Doesn't take a Ph.D. to know that a declining trend in condom usage isn’t something we should be excited about. CDC data suggest that STI rates hit an all-time high in 2019 for the sixth consecutive year in a row.

One of the reasons people may not be that into condoms is that they may be using the wrong type and/or size. Yes, fit matters! When was a one-size-fits-all approach ever a good idea for anything? If a condom is too small, it’s more likely to break. On the other hand, if it’s too large, there could be spillage or it may simply fall off.

Time to potentially hurt feelings or maybe play with fragile egos. Only about 50% of people with penises should be wearing a medium or standard-fit condom. Another 30% to 35% require a snugger, a more secure fit, and the remaining 10% to 15% may need a larger size or Magnum condom. Sorry penis owners….everyone just isn't a magnum and that should be ok. The goal should be a pleasure, STD prevention, and contraceptives, not showing the girl at the checkout you purchased the big size. And no, condom size is not related to length, so put away your ruler or measuring tape. Instead, grab an empty toilet paper roll and measure for girth (if it fits nicely in there, you’re likely a standard fit; too tight and you should go larger too much space and you should go smaller).

People probably aren’t talking enough about condoms

A stigma against buying the correct size condom may be particularly pervasive in teenage boys who simply don’t know any better.

To be blunt, we just aren't using sex education properly or providing the proper environments for youth to know proper use or fit. I mean truly do you even remember sex ed in school besides hearing about babies, a quick overview of STIs, and a couple of one-liners about prevention? And no one wants to be that one teacher who tries to go into more details and gets in trouble for going off script. Sex education isn’t mandatory across the United States, with only 38 states teaching both sex education and HIV prevention. However, can you imagine a conversation in the classroom about condom sizes and how to properly use them? I know you just chuckled. For it truly would go all bad.

Additionally, condom use has fallen out of the conversation. I must admit even I have shifted my language to focus on consent and sexual assault prevention. Seems time, opportunity, and chance to continue to dive into and understand condom use is limited.

A 2021 study in the Journal of Adolescent Health of 2,291 college students found that people were more comfortable talking with partners about consent than condom use or STI prevention. I sat in both of my daughters' freshman college orientations and the only things that were spoken about were consent, assault, mental health services, and security. I never heard about condoms the entire week I was there with each of them.

Finding the right condom can equal better sex

I say often pleasure is the point. One perk of wearing a properly fitting condom is that it’s also going to feel better, likely for both partners. Here is the irony….I hear over and over that condoms reduce pleasure for partners. While this has the potential to be true, there are ways to fix this!
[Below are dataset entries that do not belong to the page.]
**src/rtl/cmul_seq_hs.sv**
```systemverilog
`timescale 1ns/1ps
`default_nettype none
// ============================================================================
//  Module      : cmul_seq_hs
//  Description : Handshaked sequential complex multiplier, P = X*Y or
//                X*conj(Y), using one shared registered multiplier over three
//                passes (Gauss 3-mult form) with optional output saturation.
//  Ports       : clk, rst          - clock, async active-high reset
//                in_valid/in_ready - input handshake (re_a, im_a, re_b,
//                                    im_b, conj_b sampled on transfer)
//                out_valid/out_ready - output handshake (re_out, im_out, sat)
//  Parameters  : DATA_W - signed operand component width (>= 2)
//                OUT_W  - signed result component width (<= 2*DATA_W+1);
//                         narrower than 2*DATA_W+1 enables clamping
//  Revision    : 1.0 - initial release
// ============================================================================
module cmul_seq_hs #(
    parameter int DATA_W = 8,
    parameter int OUT_W  = 2*DATA_W+1
) (
    input  logic              clk,
    input  logic              rst,
    input  logic              in_valid,
    output logic              in_ready,
    input  logic [DATA_W-1:0] re_a,
    input  logic [DATA_W-1:0] im_a,
    input  logic [DATA_W-1:0] re_b,
    input  logic [DATA_W-1:0] im_b,
    input  logic              conj_b,
    output logic              out_valid,
    input  logic              out_ready,
    output logic [OUT_W-1:0]  re_out,
    output logic [OUT_W-1:0]  im_out,
    output logic              sat
);

    localparam int SW = DATA_W + 2;      // sum width
    localparam int PW = 2*DATA_W + 3;    // product / combination width

    localparam logic [2:0] S_IDLE = 3'd0;
    localparam logic [2:0] S_M1   = 3'd1;
    localparam logic [2:0] S_M2   = 3'd2;
    localparam logic [2:0] S_M3   = 3'd3;
    localparam logic [2:0] S_FIN  = 3'd4;
    localparam logic [2:0] S_OUT  = 3'd5;

    localparam logic signed [PW-1:0] SAT_MAX = {{(PW-OUT_W+1){1'b0}}, {(OUT_W-1){1'b1}}};
    localparam logic signed [PW-1:0] SAT_MIN = {{(PW-OUT_W+1){1'b1}}, {(OUT_W-1){1'b0}}};

    logic [2:0]               state_q, state_d;
    logic signed [DATA_W-1:0] a_q, b_q, c_q;
    logic signed [DATA_W:0]   d_q;
    logic signed [PW-1:0]     mreg_q, mreg_d;
    logic signed [PW-1:0]     k1_q, k2_q;
    logic [OUT_W-1:0]         re_q, im_q;
    logic                     sat_q;

    logic                     w_accept;
    logic [DATA_W:0]          w_d_new;
    logic signed [SW-1:0]     w_a_s, w_b_s, w_c_s, w_d_s;
    logic signed [SW-1:0]     w_sum_ab, w_dif_dc, w_sum_cd;
    logic signed [PW-1:0]     w_op1, w_op2;
    logic signed [PW-1:0]     w_re_full, w_im_full;
    logic [OUT_W-1:0]         w_re_clip, w_im_clip;
    logic                     w_sat_re, w_sat_im;

    // Clamp a full-precision component to OUT_W bits; MSB of result flags a clip.
    function automatic logic [OUT_W:0] clamp_f(input logic signed [PW-1:0] v);
        logic [OUT_W:0] r;
        if (v > SAT_MAX) begin
            r = {1'b1, SAT_MAX[OUT_W-1:0]};
        end else if (v < SAT_MIN) begin
            r = {1'b1, SAT_MIN[OUT_W-1:0]};
        end else begin
            r = {1'b0, v[OUT_W-1:0]};
        end
        return r;
    endfunction

    // in_ready depends only on state and out_ready, never on in_valid.
    assign in_ready  = (state_q == S_IDLE) | ((state_q == S_OUT) & out_ready);
    assign out_valid = (state_q == S_OUT);
    assign w_accept  = in_valid & in_ready;
    assign re_out    = re_q;
    assign im_out    = im_q;
    assign sat       = sat_q;

    // One extra bit so that negating the most negative im_b stays exact.
    assign w_d_new = conj_b ? ({(DATA_W+1){1'b0}} - {im_b[DATA_W-1], im_b})
                            : {im_b[DATA_W-1], im_b};

    assign w_a_s    = {{2{a_q[DATA_W-1]}}, a_q};
    assign w_b_s    = {{2{b_q[DATA_W-1]}}, b_q};
    assign w_c_s    = {{2{c_q[DATA_W-1]}}, c_q};
    assign w_d_s    = {d_q[DATA_W], d_q};
    assign w_sum_ab = w_a_s + w_b_s;
    assign w_dif_dc = w_d_s - w_c_s;
    assign w_sum_cd = w_c_s + w_d_s;

    // Multiplier operand selection: k1 = c*(a+b), k2 = a*(d-c), k3 = b*(c+d).
    always_comb begin
        w_op1 = '0;
        w_op2 = '0;
        case (state_q)
            S_M1: begin
                w_op1 = {{(PW-DATA_W){c_q[DATA_W-1]}}, c_q};
                w_op2 = {{(PW-SW){w_sum_ab[SW-1]}}, w_sum_ab};
            end
            S_M2: begin
                w_op1 = {{(PW-DATA_W){a_q[DATA_W-1]}}, a_q};
                w_op2 = {{(PW-SW){w_dif_dc[SW-1]}}, w_dif_dc};
            end
            S_M3: begin
                w_op1 = {{(PW-DATA_W){b_q[DATA_W-1]}}, b_q};
                w_op2 = {{(PW-SW){w_sum_cd[SW-1]}}, w_sum_cd};
            end
            default: begin
                w_op1 = '0;
                w_op2 = '0;
            end
        endcase
    end

    // The true product always fits PW bits, so the low PW bits are exact.
    assign mreg_d = w_op1 * w_op2;

    // In FIN, mreg holds k3 while k1 and k2 sit in their save registers.
    assign w_re_full = k1_q - mreg_q;
    assign w_im_full = k1_q + k2_q;
    assign {w_sat_re, w_re_clip} = clamp_f(w_re_full);
    assign {w_sat_im, w_im_clip} = clamp_f(w_im_full);

    always_comb begin
        state_d = state_q;
        case (state_q)
            S_IDLE:  state_d = in_valid ? S_M1 : S_IDLE;
            S_M1:    state_d = S_M2;
            S_M2:    state_d = S_M3;
            S_M3:    state_d = S_FIN;
            S_FIN:   state_d = S_OUT;
            S_OUT:   begin
                if (out_ready) begin
                    state_d = in_valid ? S_M1 : S_IDLE;
                end
            end
            default: state_d = S_IDLE;
        endcase
    end

    always_ff @(posedge clk or posedge rst) begin
        if (rst) begin
            state_q <= S_IDLE;
            a_q     <= '0;
            b_q     <= '0;
            c_q     <= '0;
            d_q     <= '0;
            mreg_q  <= '0;
            k1_q    <= '0;
            k2_q    <= '0;
            re_q    <= '0;
            im_q    <= '0;
            sat_q   <= 1'b0;
        end else begin
            state_q <= state_d;
            mreg_q  <= mreg_d;
            if (w_accept) begin
                a_q <= re_a;
                b_q <= im_a;
                c_q <= re_b;
                d_q <= w_d_new;
            end
            if (state_q == S_M2) begin
                k1_q <= mreg_q;
            end
            if (state_q == S_M3) begin
                k2_q <= mreg_q;
            end
            if (state_q == S_FIN) begin
                re_q  <= w_re_clip;
                im_q  <= w_im_clip;
                sat_q <= w_sat_re | w_sat_im;
            end
        end
    end

endmodule
`default_nettype wire
```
First, we learned that we have to get the right fit. And next is one of my favorite words…. Lube! Lubrication is your best friend. This is how you remove the condom feeling and how you take pleasure up to ten more notches. And here is a secret. Lubricated condoms make the condom more effective from a safety perspective.
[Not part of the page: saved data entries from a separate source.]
===== config.mk =====
export PLATFORM = sky130hd
export DESIGN_NAME = opb_register_simulink2ppc_latched
export DESIGN_NICKNAME = d
export VERILOG_FILES = /design/src/rtl/opb_register_simulink2ppc_latched.sv
export SDC_FILE = /design/constraint.sdc
export NUM_CORES = 1
export LEC_CHECK = 0
export CAP_MARGIN = 20
export CELL_PAD_IN_SITES_DETAIL_PLACEMENT = 0
export CELL_PAD_IN_SITES_GLOBAL_PLACEMENT = 1
export CORE_UTILIZATION = 38
export CTS_CLUSTER_SIZE = 24
export DETAILED_ROUTE_END_ITERATION = 10
export DONT_BUFFER_PORTS = 1
export GPL_TIMING_DRIVEN = 1
export PLACE_DENSITY = 0.77
export SLEW_MARGIN = 20
export SYNTH_ARGS = -nofsm -noshare
export SYNTH_HDL_FRONTEND = slang
export SYNTH_SLANG_ARGS = --single-unit
export TNS_END_PERCENT = 1

===== constraint.sdc =====
create_clock -name OPB_Clk -period 1.9 [get_ports OPB_Clk]
set_clock_uncertainty 0.1 [all_clocks]
set_input_delay 0.38 -clock OPB_Clk [delete_from_list [all_inputs] [get_ports OPB_Clk]]
set_output_delay 0.38 -clock OPB_Clk [all_outputs]
set_load 0.005 [all_outputs]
And I mean a shameless plug to add some sex toys or try a new kink with your condom definitely will help with the pleasure!

Little More Added benefits and the Brighter side

Even though there’s less consistency in condom use today than there was 10 years ago, 9 out of 10 sexually active teenagers have used a condom at some point. Condoms are 98% effective at preventing pregnancy when used correctly and don't require prescriptions and are very inexpensive. Condoms can also be purchased online where you can focus on proper fit and pleasure, versus what someone may say about you in the checkout line. They also come in cool flavors and some even glow in the dark. How cool is that! Now go buy some and get to having pleasurable sex! You’re Welcome!